Energy News and Updates

General Atomics Energy News and Updates

As a major energy research and development firm, General Atomics’ energy businesses are often the subject of media coverage. We also engage in a variety of outreach efforts to the scientific and academic communities to educate the public on the future of energy. Media professionals seeking more information on these activities should contact GA Director of Business Development Zabrina Johal.

 

  • General Atomics Joins the Nuclear Energy Institute in Support of a Department of Defense Micro-Reactor Program

    GA's micro-reactor will build on decades of work on small reactors and advanced materials

    General Atomics (GA) expresses its support for the Nuclear Energy Institute (NEI) report, “Roadmap for the Deployment of Micro-Reactors for U.S. Department of Defense (DoD) Domestic Installations,” released earlier today. The report lays out a clear path toward deploying small (<10 MWe) nuclear reactors at DoD installations in potentially as little as five years.

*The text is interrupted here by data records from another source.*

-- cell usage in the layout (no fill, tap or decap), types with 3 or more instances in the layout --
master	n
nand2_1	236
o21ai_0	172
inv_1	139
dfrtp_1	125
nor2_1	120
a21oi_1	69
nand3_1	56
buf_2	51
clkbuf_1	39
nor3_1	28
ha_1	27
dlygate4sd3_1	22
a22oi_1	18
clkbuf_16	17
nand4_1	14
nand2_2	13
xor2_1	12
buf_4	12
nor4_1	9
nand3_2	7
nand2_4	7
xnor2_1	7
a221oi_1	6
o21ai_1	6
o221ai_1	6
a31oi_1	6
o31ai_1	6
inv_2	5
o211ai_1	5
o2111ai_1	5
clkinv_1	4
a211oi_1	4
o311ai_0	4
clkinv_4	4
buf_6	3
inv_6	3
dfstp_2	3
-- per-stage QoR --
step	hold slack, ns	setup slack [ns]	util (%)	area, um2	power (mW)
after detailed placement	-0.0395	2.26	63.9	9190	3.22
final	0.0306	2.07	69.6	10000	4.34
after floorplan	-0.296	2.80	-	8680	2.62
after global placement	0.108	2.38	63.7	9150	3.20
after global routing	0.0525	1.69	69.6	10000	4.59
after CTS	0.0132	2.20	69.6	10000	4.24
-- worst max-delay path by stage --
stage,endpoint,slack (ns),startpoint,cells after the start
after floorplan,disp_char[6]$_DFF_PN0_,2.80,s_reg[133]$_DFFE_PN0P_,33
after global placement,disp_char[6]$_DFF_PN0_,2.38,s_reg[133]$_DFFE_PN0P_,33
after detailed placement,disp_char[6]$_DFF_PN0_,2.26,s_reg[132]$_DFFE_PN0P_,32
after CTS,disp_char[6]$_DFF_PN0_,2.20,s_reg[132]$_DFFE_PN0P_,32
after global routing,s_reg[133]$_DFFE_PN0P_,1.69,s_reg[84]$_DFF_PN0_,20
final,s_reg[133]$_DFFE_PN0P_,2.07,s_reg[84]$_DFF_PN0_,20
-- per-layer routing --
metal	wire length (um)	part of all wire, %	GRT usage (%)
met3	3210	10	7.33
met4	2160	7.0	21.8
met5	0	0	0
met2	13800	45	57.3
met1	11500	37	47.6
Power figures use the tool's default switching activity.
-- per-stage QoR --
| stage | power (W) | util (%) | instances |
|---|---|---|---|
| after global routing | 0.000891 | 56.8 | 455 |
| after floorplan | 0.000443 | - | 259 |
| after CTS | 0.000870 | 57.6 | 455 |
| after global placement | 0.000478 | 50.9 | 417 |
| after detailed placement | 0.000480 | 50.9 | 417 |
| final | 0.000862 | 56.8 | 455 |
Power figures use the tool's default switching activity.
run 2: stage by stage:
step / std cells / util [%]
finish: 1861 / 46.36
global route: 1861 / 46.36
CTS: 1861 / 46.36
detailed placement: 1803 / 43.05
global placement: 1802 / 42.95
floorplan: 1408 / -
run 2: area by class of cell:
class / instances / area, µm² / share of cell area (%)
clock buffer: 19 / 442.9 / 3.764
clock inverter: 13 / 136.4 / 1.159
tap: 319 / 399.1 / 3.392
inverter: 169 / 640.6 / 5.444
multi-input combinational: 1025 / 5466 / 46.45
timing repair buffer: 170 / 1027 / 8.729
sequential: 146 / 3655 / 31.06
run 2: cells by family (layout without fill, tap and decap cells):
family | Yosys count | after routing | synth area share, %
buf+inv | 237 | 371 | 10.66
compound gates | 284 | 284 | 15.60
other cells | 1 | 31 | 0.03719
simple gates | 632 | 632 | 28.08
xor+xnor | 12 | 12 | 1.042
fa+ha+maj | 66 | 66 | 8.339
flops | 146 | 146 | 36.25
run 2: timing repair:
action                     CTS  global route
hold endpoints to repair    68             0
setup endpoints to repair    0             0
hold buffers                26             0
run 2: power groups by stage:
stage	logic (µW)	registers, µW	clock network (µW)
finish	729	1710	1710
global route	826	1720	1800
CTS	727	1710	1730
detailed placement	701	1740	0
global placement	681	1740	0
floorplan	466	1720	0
`src/dcs_pkg.sv`:
```
`default_nettype none

package dcs_pkg;

    // *****************************************************************
    // Sizes
    // *****************************************************************
    localparam int          DCS_NUM_CH     = 8;
    localparam int          DCS_CH_W       = 3;
    localparam int          DCS_ADDR_W     = 16;
    localparam int          DCS_BUS_AW     = 5;
    localparam int          DCS_IRQ_W      = 3;

    // *****************************************************************
    // Register byte offsets
    // *****************************************************************
    localparam logic [4:0]  DCS_OFF_COLL   = 5'h00;
    localparam logic [4:0]  DCS_OFF_STATE  = 5'h04;
    localparam logic [4:0]  DCS_OFF_ADDR   = 5'h08;
    localparam logic [4:0]  DCS_OFF_ISTAT  = 5'h0C;
    localparam logic [4:0]  DCS_OFF_IMASK  = 5'h10;

    // *****************************************************************
    // Field positions
    // *****************************************************************
    localparam int          DCS_PCOL_LSB   = 8;
    localparam int          DCS_RCOL_LSB   = 0;
    localparam int          DCS_LAST_LSB   = 8;
    localparam int          DCS_BUF_LSB    = 0;
    localparam int          DCS_IRQ_PCOL   = 0;
    localparam int          DCS_IRQ_RCOL   = 1;
    localparam int          DCS_IRQ_DONE   = 2;

    // *****************************************************************
    // Reset values
    // *****************************************************************
    localparam logic [15:0] DCS_COLL_RST   = 16'h0000;
    localparam logic [3:0]  DCS_LAST_ACTIVE_CHANNEL_RST  = 4'hF;
    localparam logic        DCS_BUF_RST    = 1'b0;
    localparam logic [15:0] DCS_ADDR_RST   = 16'h0000;
    localparam logic [2:0]  DCS_IRQ_RST    = 3'h0;
    localparam logic [31:0] DCS_RDATA_RST  = 32'h0000_0000;

    // *****************************************************************
    // Channel operating modes
    // *****************************************************************
    typedef enum logic [1:0] {
        DCS_MODE_CONT       = 2'b00,
        DCS_MODE_ONESHOT    = 2'b01,
        DCS_MODE_PP_CONT    = 2'b10,
        DCS_MODE_PP_ONESHOT = 2'b11
    } dcs_mode_t;

endpackage

`default_nettype wire

```
`src/dcs_pingpong.sv`:
```
`timescale 1ns/1ps
`default_nettype none

module dcs_pingpong
    import dcs_pkg::*;
(
    // Clock and reset
    input  wire logic       clk,
    input  wire logic       rst,
    // Channel control
    input  wire logic [1:0] mode,
    input  wire logic       block_done,
    // Buffer select
    output var  logic       status
);

    logic pp_mode;

    always_comb begin
        pp_mode = (mode == DCS_MODE_PP_CONT) || (mode == DCS_MODE_PP_ONESHOT);
    end

    // *****************************************************************
    // Buffer select flip-flop
    // *****************************************************************
    always_ff @(posedge clk) begin
        if (rst) begin
            status <= DCS_BUF_RST;
        end else if (block_done && pp_mode) begin
            status <= ~status;
        end
    end

    AST_PP_TOGGLE: assert property (
        @(posedge clk) disable iff (rst)
        (block_done && mode[1]) |=> (status != $past(status))
    ) else $error("buffer select did not alternate");

    AST_PP_HOLD: assert property (
        @(posedge clk) disable iff (rst)
        !(block_done && mode[1]) |=> $stable(status)
    ) else $error("buffer select changed outside a ping-pong block end");

    AST_PP_RESET: assert property (
        @(posedge clk) disable iff (rst)
        $fell(rst) |-> (status == 1'b0)
    ) else $error("buffer select not primary after reset");

endmodule

`default_nettype wire

```
`src/dcs_status.sv`:
```
// Contract
// Sticky per-channel peripheral write collision flags, upper byte
// Sticky per-channel RAM write collision flags, lower byte
// Last channel field resets to all ones
// Each transfer loads last channel number 0-7
// Per-channel buffer select bit, resets to primary
// Register holds most recent RAM address accessed
// Upper four bits of channel state read zero
// Buffer select toggles only in ping-pong modes
// Same-cycle DMA and processor write flags collision
//
// The Avalon-MM interface to the registers and the address map are this design's own decisions.
`timescale 1ns/1ps
`default_nettype none

module dcs_status
    import dcs_pkg::*;
(
    // Clock and reset
    input  wire logic        CLK,
    input  wire logic        RST,
    // Avalon-MM slave
    input  wire logic [4:0]  AVS_ADDRESS,
    input  wire logic        AVS_READ,
    input  wire logic        AVS_WRITE,
    input  wire logic [31:0] AVS_WRITEDATA,
    input  wire logic [3:0]  AVS_BYTEENABLE,
    output var  logic [31:0] AVS_READDATA,
    output var  logic        AVS_WAITREQUEST,
    // Transfer engine events
    input  wire logic        XFER_DONE,
    input  wire logic [2:0]  XFER_CHANNEL,
    input  wire logic [7:0]  BLOCK_DONE,
    input  wire logic [15:0] CH_MODE,
    // DMA bus activity
    input  wire logic [2:0]  DMA_CHANNEL,
    input  wire logic        DMA_PERIPH_WR,
    input  wire logic [15:0] DMA_PERIPH_ADDR,
    input  wire logic        DMA_RAM_ACC,
    input  wire logic        DMA_RAM_WR,
    input  wire logic [15:0] DMA_RAM_ADDR,
    // Processor bus activity
    input  wire logic        CPU_PERIPH_WR,
    input  wire logic [15:0] CPU_PERIPH_ADDR,
    input  wire logic        CPU_RAM_WR,
    input  wire logic [15:0] CPU_RAM_ADDR,
    // Interrupt
    output var  logic        IRQ
);

    // *****************************************************************
    // Declarations
    // *****************************************************************
    logic [7:0]  periph_flag;
    logic [7:0]  ram_flag;
    logic [3:0]  last_ch;
    logic [7:0]  buf_sel;
    logic [15:0] coll_flags;
    logic [15:0] recent_addr;
    logic [2:0]  irq_stat;
    logic [2:0]  irq_mask;
    logic        periph_hit;
    logic        ram_hit;
    logic [7:0]  periph_set;
    logic [7:0]  ram_set;
    logic [2:0]  irq_event;
    logic        bus_req;
    logic        bus_ack;
    logic        wr_en;
    logic [15:0] be_mask;
    logic [15:0] coll_clr;
    logic [2:0]  irq_clr;
    logic [31:0] next_rdata;

    function automatic logic [7:0] chan_onehot(input logic [2:0] ch);
        chan_onehot = 8'h01 << ch;
    endfunction

    // *****************************************************************
    // Collision detection
    // *****************************************************************
    always_comb begin
        periph_hit = DMA_PERIPH_WR && CPU_PERIPH_WR
                     && (DMA_PERIPH_ADDR == CPU_PERIPH_ADDR);
        ram_hit    = DMA_RAM_WR && CPU_RAM_WR
                     && (DMA_RAM_ADDR == CPU_RAM_ADDR);
        periph_set = periph_hit ? chan_onehot(DMA_CHANNEL) : 8'h00;
        ram_set    = ram_hit ? chan_onehot(DMA_CHANNEL) : 8'h00;
        irq_event  = {XFER_DONE, ram_hit, periph_hit};
    end

    // *****************************************************************
    // Bus slave
    // *****************************************************************
    always_comb begin
        bus_req  = AVS_READ || AVS_WRITE;
        bus_ack  = bus_req && !AVS_WAITREQUEST;
        wr_en    = AVS_WRITE && bus_ack;
        be_mask  = {{8{AVS_BYTEENABLE[1]}}, {8{AVS_BYTEENABLE[0]}}};
        coll_clr = (wr_en && AVS_ADDRESS == DCS_OFF_COLL)
                   ? (AVS_WRITEDATA[15:0] & be_mask) : 16'h0000;
        irq_clr  = (wr_en && AVS_ADDRESS == DCS_OFF_ISTAT)
                   ? (AVS_WRITEDATA[2:0] & {3{AVS_BYTEENABLE[0]}}) : 3'h0;
    end

    // One wait state: waitrequest drops for one cycle per request
    always_ff @(posedge CLK) begin
        if (RST) begin
            AVS_WAITREQUEST <= 1'b1;
        end else if (bus_req && AVS_WAITREQUEST) begin
            AVS_WAITREQUEST <= 1'b0;
        end else begin
            AVS_WAITREQUEST <= 1'b1;
        end
    end

    always_comb begin
        next_rdata = 32'h0000_0000;
        unique case (AVS_ADDRESS)
            DCS_OFF_COLL: begin
                next_rdata[15:0] = coll_flags;
            end
            DCS_OFF_STATE: begin
                next_rdata[15:0] = {4'h0, last_ch, buf_sel};
            end
            DCS_OFF_ADDR: begin
                next_rdata[15:0] = recent_addr;
            end
            DCS_OFF_ISTAT: begin
                next_rdata[2:0] = irq_stat;
            end
            DCS_OFF_IMASK: begin
                next_rdata[2:0] = irq_mask;
            end
            default: begin
                next_rdata = 32'h0000_0000;
            end
        endcase
    end

    always_ff @(posedge CLK) begin
        if (RST) begin
            AVS_READDATA <= DCS_RDATA_RST;
        end else if (AVS_READ && AVS_WAITREQUEST) begin
            AVS_READDATA <= next_rdata;
        end
    end

    // *****************************************************************
    // Collision flags
    // *****************************************************************
    // A new collision wins over a clear in the same cycle
    always_ff @(posedge CLK) begin
        if (RST) begin
            periph_flag <= DCS_COLL_RST[15:8];
        end else begin
            periph_flag <= (periph_flag & ~coll_clr[15:8]) | periph_set;
        end
    end

    always_ff @(posedge CLK) begin
        if (RST) begin
            ram_flag <= DCS_COLL_RST[7:0];
        end else begin
            ram_flag <= (ram_flag & ~coll_clr[7:0]) | ram_set;
        end
    end

    always_comb begin
        coll_flags = {periph_flag, ram_flag};
    end

    // *****************************************************************
    // Channel state
    // *****************************************************************
    always_ff @(posedge CLK) begin
        if (RST) begin
            last_ch <= DCS_LAST_ACTIVE_CHANNEL_RST;
        end else if (XFER_DONE) begin
            last_ch <= {1'b0, XFER_CHANNEL};
        end
    end

    generate
        for (genvar i = 0; i < DCS_NUM_CH; i++) begin : g_pp
            dcs_pingpong dcs_pingpong_i (
                .clk        (CLK),
                .rst        (RST),
                .mode       (CH_MODE[2*i +: 2]),
                .block_done (BLOCK_DONE[i]),
                .status     (buf_sel[i])
            );
        end
    endgenerate

    always_ff @(posedge CLK) begin
        if (RST) begin
            recent_addr <= DCS_ADDR_RST;
        end else if (DMA_RAM_ACC) begin
            recent_addr <= DMA_RAM_ADDR;
        end
    end

    // *****************************************************************
    // Interrupts
    // *****************************************************************
    always_ff @(posedge CLK) begin
        if (RST) begin
            irq_stat <= DCS_IRQ_RST;
        end else begin
            irq_stat <= (irq_stat & ~irq_clr) | irq_event;
        end
    end

    always_ff @(posedge CLK) begin
        if (RST) begin
            irq_mask <= DCS_IRQ_RST;
        end else if (wr_en && AVS_ADDRESS == DCS_OFF_IMASK && AVS_BYTEENABLE[0]) begin
            irq_mask <= AVS_WRITEDATA[2:0];
        end
    end

    always_ff @(posedge CLK) begin
        if (RST) begin
            IRQ <= 1'b0;
        end else begin
            IRQ <= |(irq_stat & irq_mask);
        end
    end

    // *****************************************************************
    // Assertions
    // *****************************************************************
    AST_PERIPH_COL_SET: assert property (
        @(posedge CLK) disable iff (RST)
        periph_hit |=> periph_flag[$past(DMA_CHANNEL)]
    ) else $error("peripheral collision not flagged");

    AST_RAM_COL_SET: assert property (
        @(posedge CLK) disable iff (RST)
        ram_hit |=> ram_flag[$past(DMA_CHANNEL)]
    ) else $error("RAM collision not flagged");

    AST_COL_STICKY: assert property (
        @(posedge CLK) disable iff (RST)
        !(wr_en && AVS_ADDRESS == DCS_OFF_COLL)
        |=> ((coll_flags & $past(coll_flags)) == $past(coll_flags))
    ) else $error("collision flag dropped without a clear");

    AST_COL_CAUSE: assert property (
        @(posedge CLK) disable iff (RST)
        (!periph_hit && !ram_hit)
        |=> ((coll_flags & ~$past(coll_flags)) == 16'h0000)
    ) else $error("collision flag set with no collision");

    AST_COL_CLEAR: assert property (
        @(posedge CLK) disable iff (RST)
        (!periph_hit && !ram_hit && coll_clr != 16'h0000)
        |=> ((coll_flags & $past(coll_clr)) == 16'h0000)
    ) else $error("collision flag not cleared by a written one");

    AST_LAST_CH_RESET: assert property (
        @(posedge CLK) disable iff (RST)
        $fell(RST) |-> (last_ch == 4'hF)
    ) else $error("last channel not all ones after reset");

    AST_LAST_CH_LOAD: assert property (
        @(posedge CLK) disable iff (RST)
        XFER_DONE |=> (last_ch == {1'b0, $past(XFER_CHANNEL)})
    ) else $error("last channel not loaded by transfer");

    AST_LAST_CH_CODE: assert property (
        @(posedge CLK) disable iff (RST)
        (last_ch[3] == 1'b0) || (last_ch == 4'hF)
    ) else $error("last channel holds a reserved code");

    AST_ADDR_LOAD: assert property (
        @(posedge CLK) disable iff (RST)
        DMA_RAM_ACC |=> (recent_addr == $past(DMA_RAM_ADDR))
    ) else $error("recent address not updated");

    AST_UNIMP_ZERO: assert property (
        @(posedge CLK) disable iff (RST)
        (AVS_READ && AVS_WAITREQUEST && AVS_ADDRESS == DCS_OFF_STATE)
        |=> (AVS_READDATA[31:12] == 20'h00000) && !AVS_WAITREQUEST
    ) else $error("unimplemented channel state bits read nonzero");

    AST_BUS_ACK: assert property (
        @(posedge CLK) disable iff (RST)
        (bus_req && AVS_WAITREQUEST) |=> !AVS_WAITREQUEST ##1 AVS_WAITREQUEST
    ) else $error("waitrequest did not drop for exactly one cycle");

    AST_IRQ_SET: assert property (
        @(posedge CLK) disable iff (RST)
        (irq_event != 3'h0) |=> ((irq_stat & $past(irq_event)) == $past(irq_event))
    ) else $error("interrupt status missed an event");

    AST_IRQ_LEVEL: assert property (
        @(posedge CLK) disable iff (RST)
        1'b1 |=> (IRQ == |($past(irq_stat) & $past(irq_mask)))
    ) else $error("interrupt output does not follow status and mask");

endmodule

`default_nettype wire

```
--- config.mk ---
export PLATFORM = sky130hd
export DESIGN_NAME = snp_packetizer
export DESIGN_NICKNAME = d
export VERILOG_FILES = /design/src/verilog/snp_pkg.sv /design/src/verilog/snp_packetizer.sv
export SDC_FILE = /design/constraint.sdc
export NUM_CORES = 1
export LEC_CHECK = 0
export BUFFER_PORTS_ARGS = -buffer_cell sky130_fd_sc_hd__clkbuf_2
export CAP_MARGIN = 10
export CORE_ASPECT_RATIO = 0.75
export CORE_MARGIN = 3
export CORE_UTILIZATION = 64
export CTS_BUF_LIST = sky130_fd_sc_hd__clkbuf_8
export CTS_CLUSTER_DIAMETER = 120
export DETAILED_ROUTE_END_ITERATION = 8
export PLACE_DENSITY = 0.84
export SETUP_SLACK_MARGIN = 0.4
export SLEW_MARGIN = 20
export SYNTH_ARGS = -nofsm -noshare
export SYNTH_HDL_FRONTEND = slang
export SYNTH_SLANG_ARGS = --single-unit
export TNS_END_PERCENT = 30
--- constraint.sdc ---
create_clock -name CLK -period 21 [get_ports CLK]
set_input_delay 3.15 -clock CLK [delete_from_list [all_inputs] [get_ports CLK]]
set_output_delay 3.15 -clock CLK [all_outputs]
set_load 0.02 [all_outputs]
--- src/verilog/snp_pkg.sv ---
package snp_pkg;

    typedef enum logic [2:0] {SNP_IDLE, SNP_LISTEN, SNP_DIAL, SNP_AUTH, SNP_OPEN, SNP_UDP} snp_state_t;

    localparam logic [1:0] SNP_MODE_CLIENT = 2'h0;
    localparam logic [1:0] SNP_MODE_SERVER = 2'h1;
    localparam logic [1:0] SNP_MODE_MIXED = 2'h2;
    localparam logic [1:0] SNP_MODE_UDP = 2'h3;

    localparam logic [7:0] SNP_OFS_CTRL = 8'h00;
    localparam logic [7:0] SNP_OFS_INACT = 8'h04;
    localparam logic [7:0] SNP_OFS_PTIME = 8'h08;
    localparam logic [7:0] SNP_OFS_PSIZE = 8'h0C;
    localparam logic [7:0] SNP_OFS_PCHAR = 8'h10;
    localparam logic [7:0] SNP_OFS_PORTS = 8'h14;
    localparam logic [7:0] SNP_OFS_PEERIP = 8'h18;
    localparam logic [7:0] SNP_OFS_PASSWD = 8'h1C;
    localparam logic [7:0] SNP_OFS_STATUS = 8'h20;

    localparam int SNP_CTRL_MODE_LSB = 0;
    localparam int SNP_CTRL_PWEN_BIT = 2;
    localparam int SNP_CTRL_CFGEN_BIT = 3;
    localparam int SNP_CTRL_CLOSE_BIT = 4;

    localparam logic [1:0] SNP_RST_MODE = SNP_MODE_SERVER;
    localparam logic [15:0] SNP_RST_INACT = 16'h0000;
    localparam logic [15:0] SNP_RST_PTIME = 16'h0000;
    localparam logic [7:0] SNP_RST_PSIZE = 8'h00;
    localparam logic [7:0] SNP_RST_PCHAR = 8'h00;
    localparam logic [31:0] SNP_RST_PORTS = 32'h0000_0000;
    localparam logic [31:0] SNP_RST_PEERIP = 32'h0000_0000;
    localparam logic [31:0] SNP_RST_PASSWD = 32'h0000_0000;

    localparam int SNP_PW_BYTES = 4;
    localparam int SNP_CLK_HZ = 50_000_000;
    localparam int SNP_TICK_MS = 1;
    localparam int SNP_MS_CYCLES = SNP_CLK_HZ / 1000 * SNP_TICK_MS;
    localparam int SNP_MS_PER_S = 1000;

endpackage : snp_pkg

  • Dr. Christina Back Testifies in Support of Advanced Nuclear Energy

    Dr. Christina Back, General Atomics’ vice president for Nuclear Technologies and Materials, testified Sept. 13 before the Senate Committee on Environment and Public Works about the benefits of advanced nuclear technology, specifically accident tolerant fuel (ATF) for commercial nuclear reactors. Back discussed the need to efficiently review and license ATF concepts, such as the one GA is developing with Westinghouse that uses an innovative silicon-carbide cladding to help make reactors even safer and more economically competitive.

    The testimony can be viewed here.

    Dr. Christina Back Testifies in Support of Advanced Nuclear Energy
    Dr. Christina Back, right, shows an innovative silicon-carbide cladding for Accident Tolerant Fuel to members of the Senate Committee on Environment and Public Works during her recent testimony.
  • Steady as she goes: Scientists tame damaging plasma instabilities and pave the way for efficient fusion on Earth

    Before scientists can capture and recreate the fusion process that powers the sun and stars to produce virtually limitless energy on Earth, they must first learn to control the hot plasma gas that fuels fusion reactions. In a set of recent experiments at the DIII-D National Fusion Facility, operated by General Atomics for the DOE, scientists have tamed a plasma instability in a way that could lead to the efficient and steady state operation of ITER, the international experiment under construction in France to demonstrate the feasibility of fusion power.

  • DOE: Launching Jets from Aircraft Carriers with Fusion Technology

    How technologies developed for fusion have taken on second lives in industry.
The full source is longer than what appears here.